Machine Learning Lunch Meeting
Recent Advances in Average-Reward Restless Bandits
Event Details
Everyone is invited to the weekly machine learning lunch meetings, where our faculty members from Computer Science, Statistics, ECE, and other departments will discuss their latest groundbreaking research in machine learning. This is an opportunity to network with faculty and fellow researchers and to learn about the cutting-edge research being conducted at our university.
Speaker: Qiaomin Xie
Abstract: We study the infinite-horizon restless bandit problem with the average reward criterion. A fundamental question is how to design computationally efficient policies that achieve a diminishing optimality gap as the number of arms, N, grows large. Existing results on asymptotical optimality all rely on the uniform global attractor property (UGAP), a complex and challenging-to-verify assumption.
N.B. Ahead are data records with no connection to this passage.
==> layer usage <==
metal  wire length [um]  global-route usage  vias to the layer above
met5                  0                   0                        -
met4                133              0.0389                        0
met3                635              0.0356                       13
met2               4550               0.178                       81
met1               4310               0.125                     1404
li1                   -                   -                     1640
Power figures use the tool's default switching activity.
In this talk, we discuss how this assumption can be removed. We propose a general, simulation-based framework, that converts any single-armed policy into a policy for the original N-armed problem. Our framework can be instantiated to produce a policy with an $O(1/\sqrt{N})$ optimality gap. In discrete time, we assume a simpler synchronization assumption, covering non-UGAP problem instances. More notably, in continuous time, our result only requires the standard unichain condition. Our work gives the first asymptotic optimality result without UGAP.